So: Each list of GO IDs is derived from a list of differentially expressed genes based on a particular expression pattern. So, for example we have stressor A with three levels 1, 2, 3. This will give us 6 simple patterns:

Pattern 1: genes with the same expression (-) in 1A, 1B and 1C

i.e.

1A -

1B -

1C -

Pattern 2: genes with different (up or down) expression (+) in 1A, but the same expression in 1B & 1C i.e.

1A +

1B -

1C -

etc... Each pattern is associated with a list of genes and many of those genes have been associated with one or more GO IDs. Given that many genes have similar function there will be both repeated GO IDs (if the gene is involved in the same pathway or function) and GO IDs that are closely related i.e. parent-child.

I have extracted the GO IDs associated for each of the genes in each of the patterns to give:

(1) lists of GO IDs - these contain all of the GO IDs associated with all of the genes in the specific list. There can be (and are) multiple identical GO IDs in each list. Thus, for example, in a particular pattern the GO ID GO:0006813 is present five times while in the reference list it is present 65 times.
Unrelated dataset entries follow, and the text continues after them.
<file path="src/rtl/serial_adder.sv">
`default_nettype none
// ============================================================================
// Module   : serial_adder
// Brief    : Bit-serial adder/subtractor, LSB first through one full-adder cell.
// Revision : 1.0 - initial release
// ============================================================================
module serial_adder #(
  parameter int WIDTH = 8
) (
  input  logic             clk,
  input  logic             rst_n,
  input  logic             start,
  input  logic             sub,
  input  logic [WIDTH-1:0] a,
  input  logic [WIDTH-1:0] b,
  input  logic             cin,
  output logic             busy,
  output logic             done,
  output logic [WIDTH-1:0] sum,
  output logic             cout,
  output logic             ovf
);

  localparam int CW = (WIDTH > 1) ? $clog2(WIDTH) : 1;
  localparam logic [CW-1:0] C_LAST = CW'(WIDTH - 1);

  typedef enum logic [1:0] {
    S_IDLE = 2'd0,
    S_RUN  = 2'd1,
    S_DONE = 2'd2
  } state_t;

  state_t           r_state;
  logic [WIDTH-1:0] r_a;
  logic [WIDTH-1:0] r_b;
  logic [WIDTH-1:0] r_sum;
  logic [CW-1:0]    r_cnt;
  logic             r_carry;
  logic             r_busy;
  logic             r_done;
  logic             r_cout;
  logic             r_ovf;

  logic w_x;
  logic w_y;
  logic w_s;
  logic w_c;

  // Single full-adder cell fed by the bit selected by the counter.
  assign w_x = r_a[r_cnt];
  assign w_y = r_b[r_cnt];
  assign w_s = w_x ^ w_y ^ r_carry;
  assign w_c = (w_x & w_y) | (w_x & r_carry) | (w_y & r_carry);

  always_ff @(posedge clk or negedge rst_n) begin
    if (!rst_n) begin
      r_state <= S_IDLE;
      r_a     <= '0;
      r_b     <= '0;
      r_sum   <= '0;
      r_cnt   <= '0;
      r_carry <= 1'b0;
      r_busy  <= 1'b0;
      r_done  <= 1'b0;
      r_cout  <= 1'b0;
      r_ovf   <= 1'b0;
    end else begin
      case (r_state)
        S_IDLE, S_DONE: begin
          r_done <= 1'b0;
          if (start) begin
            // Subtraction is a + ~b + ~cin, so invert b and the carry here.
            r_a     <= a;
            r_b     <= b ^ {WIDTH{sub}};
            r_carry <= cin ^ sub;
            r_cnt   <= '0;
            r_sum   <= '0;
            r_state <= S_RUN;
            r_busy  <= 1'b1;
          end else begin
            r_state <= S_IDLE;
            r_busy  <= 1'b0;
          end
        end
        S_RUN: begin
          r_sum[r_cnt] <= w_s;
          r_carry      <= w_c;
          if (r_cnt == C_LAST) begin
            // r_carry is the carry into the MSB at this point.
            r_cout  <= w_c;
            r_ovf   <= r_carry ^ w_c;
            r_state <= S_DONE;
            r_busy  <= 1'b0;
            r_done  <= 1'b1;
          end else begin
            r_cnt <= r_cnt + CW'(1);
          end
        end
        default: begin
          r_state <= S_IDLE;
          r_busy  <= 1'b0;
          r_done  <= 1'b0;
        end
      endcase
    end
  end

  assign busy = r_busy;
  assign done = r_done;
  assign sum  = r_sum;
  assign cout = r_cout;
  assign ovf  = r_ovf;

endmodule
`default_nettype wire
</file>
<file path="config.mk">
export PLATFORM = sky130hd
export DESIGN_NAME = serial_adder
export DESIGN_NICKNAME = d
export VERILOG_FILES = /design/src/rtl/serial_adder.sv
export SDC_FILE = /design/constraint.sdc
export NUM_CORES = 1
export LEC_CHECK = 0
export ABC_AREA = 1
export CORE_MARGIN = 2
export CORE_UTILIZATION = 50
export CTS_CLUSTER_SIZE = 20
export DETAILED_ROUTE_END_ITERATION = 10
export GPL_ROUTABILITY_DRIVEN = 1
export PLACE_DENSITY = 0.78
export SLEW_MARGIN = 20
export SYNTH_ARGS = -nofsm -noshare
export SYNTH_HDL_FRONTEND = slang
export SYNTH_SLANG_ARGS = --single-unit
export TNS_END_PERCENT = 5
</file>
<file path="constraint.sdc">
create_clock -name clk -period 4.1 [get_ports clk]
set_input_delay 0.82 -clock clk [delete_from_list [all_inputs] [get_ports clk]]
set_output_delay 0.82 -clock clk [all_outputs]
set_load 0.1 [all_outputs]
</file>
Word-level counts from Yosys, hierarchy flattened --
Index checks and enable logic that the tools add are counted.
Cells by class: divide/modulo/power cells 0, reduce and logical (&&, ||, !) cells 8, add/subtract/negate cells 1, muxes and demuxes 22, shift-type cells 0, equality and inequality tests 6, bitwise operators 10, multiply operators 0, magnitude comparators 2
Operators with widths (number):
- one-hot mux 8 bit (2 select lines) | 1
- 2-to-1 mux 1 bit | 9
- bitwise mux 8 bit | 1
- 2-to-1 mux 8 bit | 1
- bitwise XOR 8 bit | 1
- binary-select mux 1 bit (select 3 bit) | 2
- 2-to-1 mux 3 bit | 2
- != test 2 bit, second input constant | 3
- one-hot mux 3 bit (2 select lines) | 1
- AND reduction 2 bit | 3
- < comparator 3 x 4 -> 1 bit, second input constant | 1
- one-hot mux 1 bit (2 select lines) | 2
- one-hot mux 2 bit (2 select lines) | 1
- bitwise XOR 1 bit | 4
- adder 3 x 1 -> 3 bit, second input constant | 1
- AND 1 bit | 3
- demux 1 bit (select 3 bit) | 1
- == test 3 bit, second input constant | 1
- >= comparator 3 x 1 -> 1 bit, second input constant | 1
- AND reduction 3 bit | 1
- == test 2 x 1 -> 1 bit, second input constant | 1
- == test 2 bit, second input constant | 1
- zero test 2 bit | 1
- 2-to-1 mux 2 bit | 1
- other kinds (4) | 5
Word-level totals: input bits 21, bits in read-only memories 0, register bits after elaboration 34, bits in writable memories 0, memories kept 0, latch bits 0, word-level logic and storage cells 59

Logic depth before layout (Yosys ltp) --
Gate-level depths: netlist of run 1.
depth after elaboration 6, gate-level depth with buffers 13

Worst setup path after synthesis of run 1 --
OpenSTA, ideal clock, no wires.
kind register -> register, from reg r_cnt[2], to reg r_sum[7], in the netlist sum[7], setup time 0.123 ns, slack 2.249 ns, cell stages (with the launch flop) 11, required time 3.977 ns, buffers on the path 0, arrival 1.728 ns, clock period less this slack 1.851 ns, path through dfrtp_1 > nor2_1 > nand3_1 > nand2_1 > inv_2 > nand2_1 > nor2_1 > fa_1 > inv_1 > o31ai_1 > inv_1
On the way: cells in the longest elaborated chain, start to end 6, elaborated cells between the ends (all ways) 13, those cells by class order compare (2); mux (8); bitwise (2); reduce/logical (1)
RTL lines:
- start: declaration | RTL line 37 | logic [CW-1:0] r_cnt;
- start signal: assignment | RTL line 96 | r_cnt <= r_cnt + CW'(1);
- < comparator 3 x 4 -> 1 bit (implied by the code), or another cell as far along | RTL line 86 | r_sum[r_cnt] <= w_s;
- logical AND 1 bit (implied by the code), or another cell as far along | RTL line 86
- 2-to-1 mux 1 bit (implied by the code) / bitwise XOR 1 bit (equally long branches) | RTL line 86, 52
- demux 1 bit (select 3 bit) / bitwise XOR 1 bit (equally long branches) | RTL line 86, 52
- bitwise mux 8 bit * | RTL line 86
- one-hot mux 8 bit (2 select lines) * | RTL line 68 | case (r_state)
- end signal: indexed assignment | RTL line 86
- end: declaration | RTL line 36 | logic [WIDTH-1:0] r_sum;
Mark *: on every way between the ends. The rest lies on a longest branch, timed or not. The select of a mux whose other input is x is not followed. A chain may end at the register's enable or synchronous reset.

Final worst setup path of run 1 --
from reg r_sum[3], in the netlist sum[3], to out sum[3]
RTL lines:
- end: declaration | RTL line 19 | output logic [WIDTH-1:0] sum,
No word-level cell between the ends.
(2) The reference list containing the list of all the GO IDs in the annotated reference database (with repeated GO IDs representing the frequency in which they are found in the original annotations).

It would be relatively easy to look at relative enrichment of just the GO IDs given that their frequencies are there (count the relative number of each ID in each list compared to the relative number in the reference) but, as you say, that will not use any of the parent-child information nor will it cluster related GOs.

So, what I have is: lists of GO IDs that contain frequency information in the number of times a particular GO is repeated in the list, a reference list of GO IDs(also with implicit frequency information). I would like to know what processes are over (or underrepresented) in each, for example - is there an over representation of the "response to unfolded protein" pathway/term in any particular pattern. I.e. cluster the GO IDs in each list based on shared properties (i.e. process, location, etc.) and see if those clusters are enriched or not.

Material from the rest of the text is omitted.